#### Information shown
--- src/rtl/serial_mod_n.sv ---
// ---------------------------------------------------------------------------
// serial_mod_n
//
// Serial residue tracker. It consumes one DIGIT_W-bit digit per accepted cycle,
// most-significant digit first, and keeps the running remainder of the number
// modulo MOD. It also reports divisibility and counts the digits in the
// current frame.
//
// Build option:
//   SERIAL_MOD_N_LOOKAHEAD_EN  When defined, rem_out and divisible are driven
//                              combinationally from the next-state value, so
//                              the result appears in the same cycle. When it is
//                              undefined (the default), every output is
//                              registered.
//
// Parameters:
//   modulus (MOD)         2..255
//   digit width (DIGIT_W) 1..8; the radix is 2**DIGIT_W
//   counter (CNT_W)       digit counter width, 2..16
//   remainder (REM_W)     derived from MOD and not meant to be overridden
//
// Ports:
//   clock        rising-edge clock
//   reset_n      asynchronous active-low reset
//   clear        synchronous start-of-frame; discards the current frame
//   in_valid     in_digit is consumed this cycle
//   in_digit     next digit, most-significant digit first
//   rem_out      current remainder, always less than MOD
//   divisible    frame holds at least one digit and the remainder is zero
//   digit_count  digits accepted in the current frame; saturates
//   count_sat    digit_count has reached 2**CNT_W-1
//
// States:
//   state | meaning
//   IDLE  | no digit accepted since reset or clear
//   RUN   | at least one digit accepted in the current frame
// ---------------------------------------------------------------------------
module serial_mod_n #(
    parameter int  MOD     = 3,
    parameter int  DIGIT_W = 1,
    parameter int  CNT_W   = 8,
    localparam int REM_W   = (MOD > 1) ? $clog2(MOD) : 1
) (
    input  logic               clock,
    input  logic               reset_n,
    input  logic               clear,
    input  logic               in_valid,
    input  logic [DIGIT_W-1:0] in_digit,
    output logic [REM_W-1:0]   rem_out,
    output logic               divisible,
    output logic [CNT_W-1:0]   digit_count,
    output logic               count_sat
);

    // The widest intermediate value is (MOD-1)*2**DIGIT_W + 2**DIGIT_W-1.
    // That value is below MOD*2**DIGIT_W, so it fits in EXT_W bits without
    // truncation.
    localparam int                EXT_W   = REM_W + DIGIT_W;
    localparam logic [EXT_W-1:0]  MOD_EXT = EXT_W'(MOD);
    localparam logic [CNT_W-1:0]  CNT_MAX = '1;

    typedef enum logic {
        IDLE = 1'b0,
        RUN  = 1'b1
    } state_t;

    state_t             state, state_next;
    logic [REM_W-1:0]   rem, rem_next;
    logic [CNT_W-1:0]   count, count_next;
    logic               sat, sat_next;
    logic [EXT_W-1:0]   base;
    logic [EXT_W-1:0]   acc;

    always_ff @(posedge clock or negedge reset_n) begin
        if (!reset_n) begin
            state <= IDLE;
            rem   <= '0;
            count <= '0;
            sat   <= 1'b0;
        end else begin
            state <= state_next;
            rem   <= rem_next;
            count <= count_next;
            sat   <= sat_next;
        end
    end

    always_comb begin
        state_next = state;
        rem_next   = rem;
        count_next = count;
        sat_next   = sat;

        // A clear that arrives together with a digit drops the old history.
        // The digit then starts a new frame from a remainder of zero.
        base = clear ? '0 : {rem, {DIGIT_W{1'b0}}};
        acc  = base + EXT_W'(in_digit);

        if (in_valid) begin
            state_next = RUN;
            rem_next   = REM_W'(acc % MOD_EXT);
            if (clear) begin
                count_next = CNT_W'(1);
                sat_next   = 1'b0;
            end else begin
                if (count != CNT_MAX) begin
                    count_next = count + CNT_W'(1);
                end
                sat_next = sat | (count_next == CNT_MAX);
            end
        end else if (clear) begin
            state_next = IDLE;
            rem_next   = '0;
            count_next = '0;
            sat_next   = 1'b0;
        end
    end

    assign digit_count = count;
    assign count_sat   = sat;

`ifdef SERIAL_MOD_N_LOOKAHEAD_EN
    // Gate the lookahead path with reset. Otherwise the pending digit would
    // leak through while reset_n is low.
    assign rem_out   = reset_n ? rem_next : '0;
    assign divisible = reset_n && (state_next == RUN) && (rem_next == '0);
`else
    assign rem_out   = rem;
    assign divisible = (state == RUN) && (rem == '0);
`endif

endmodule

--- config.mk ---
export PLATFORM = sky130hd
export DESIGN_NAME = serial_mod_n
export DESIGN_NICKNAME = d
export VERILOG_FILES = /design/src/rtl/serial_mod_n.sv
export SDC_FILE = /design/constraint.sdc
export NUM_CORES = 1
export LEC_CHECK = 0
export CAP_MARGIN = 25
export CORE_MARGIN = 2
export CORE_UTILIZATION = 45
export DETAILED_ROUTE_END_ITERATION = 6
export PLACE_DENSITY = 0.75
export SLEW_MARGIN = 10
export SYNTH_ARGS = -nofsm -noshare
export SYNTH_HDL_FRONTEND = slang
export SYNTH_SLANG_ARGS = --single-unit
--- constraint.sdc ---
create_clock -name clock -period 2 [get_ports clock]
set_input_delay 0.4 -clock clock [delete_from_list [all_inputs] [get_ports clock]]
set_output_delay 0.4 -clock clock [all_outputs]
set_load 0.01 [all_outputs]
==> results of run 1 <==
cell usage after synthesis, types with 2 or more instances:
library cell,number
o211a_1,2
nand3_1,6
and3_1,3
a21oi_1,8
a31oi_1,3
nor3_1,2
dfrtp_1,12
inv_1,3
clkbuf_1,2
nand4b_1,2
nand2_1,5
ha_1,2
o21ai_0,6
mux2i_1,4
nor2_1,8
where the power goes:
group | switching [mW] | internal (mW)
clock network | 0.0779 | 0.111
registers | 0.0188 | 0.256
logic | 0.0605 | 0.0672
routing by layer:
| layer | up-vias | global-route usage |
|---|---|---|
| met1 | 330 | 0.249 |
| met3 | 2 | 0.0720 |
| li1 | 360 | - |
| met4 | 0 | 0.0941 |
| met2 | 21 | 0.313 |
| met5 | - | 0 |
kinds of logic after synthesis:
| kind of cell | synth area share |
|---|---|
| and+or+nand+nor | 0.278 |
| AOI/OAI and AO/OA | 0.209 |
| DFF | 0.401 |
| buffers and inverters | 0.0251 |
| muxes | 0.0535 |
| adders and majority gates | 0.0334 |
cell type report:
type	count	area (um2)
Multi-Input combinational cell	67	432
Sequential cell	12	303
Timing Repair Buffer	20	190
Tap cell	16	20.0
Fill cell	128	532
Clock buffer	4	36.3
Inverter	3	11.3
state kept, by name (all words and copies together) (netlist names):
signal / count
state: 1
rem_out: 2
count_sat: 1
digit_count: 8
final timing paths:
path                           startpoint        endpoint  cells past startpoint
max                            rem_out[1]       divisible                      3
min in group clock                  state           state                      1
max in group asynchronous         reset_n      rem_out[1]                      1
max reg2reg                digit_count[1]       count_sat                      5
min                               reset_n  digit_count[5]                      1
min reg2reg                         state           state                      1
critical path: stages (launching register included):
cell and delay, ns:
dfrtp_2 0.45, nor2_2 0.13, and2_1 0.14, clkdlybuf4s50_1 0.53
metrics by stage:
| step | cells | instance area [um2] | worst slack, ns | util |
|---|---|---|---|---|
| final | 122 | 992 | 0.0769 | 0.651 |
| after global routing | 122 | 992 | 0.0120 | 0.651 |
| after CTS | 122 | 987 | 0.0147 | 0.648 |
| after detailed placement | 118 | 951 | 0.0590 | 0.624 |
| after global placement | 118 | 951 | 0.181 | 0.624 |
| after floorplan | 84 | 748 | 0.405 | - |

#### What is expected
Return every line from the entries above that includes the word "cycle".

#### Response to the exercise
// Serial residue tracker. It consumes one DIGIT_W-bit digit per accepted cycle,
//                              the result appears in the same cycle. When it is
//   in_valid     in_digit is consumed this cycle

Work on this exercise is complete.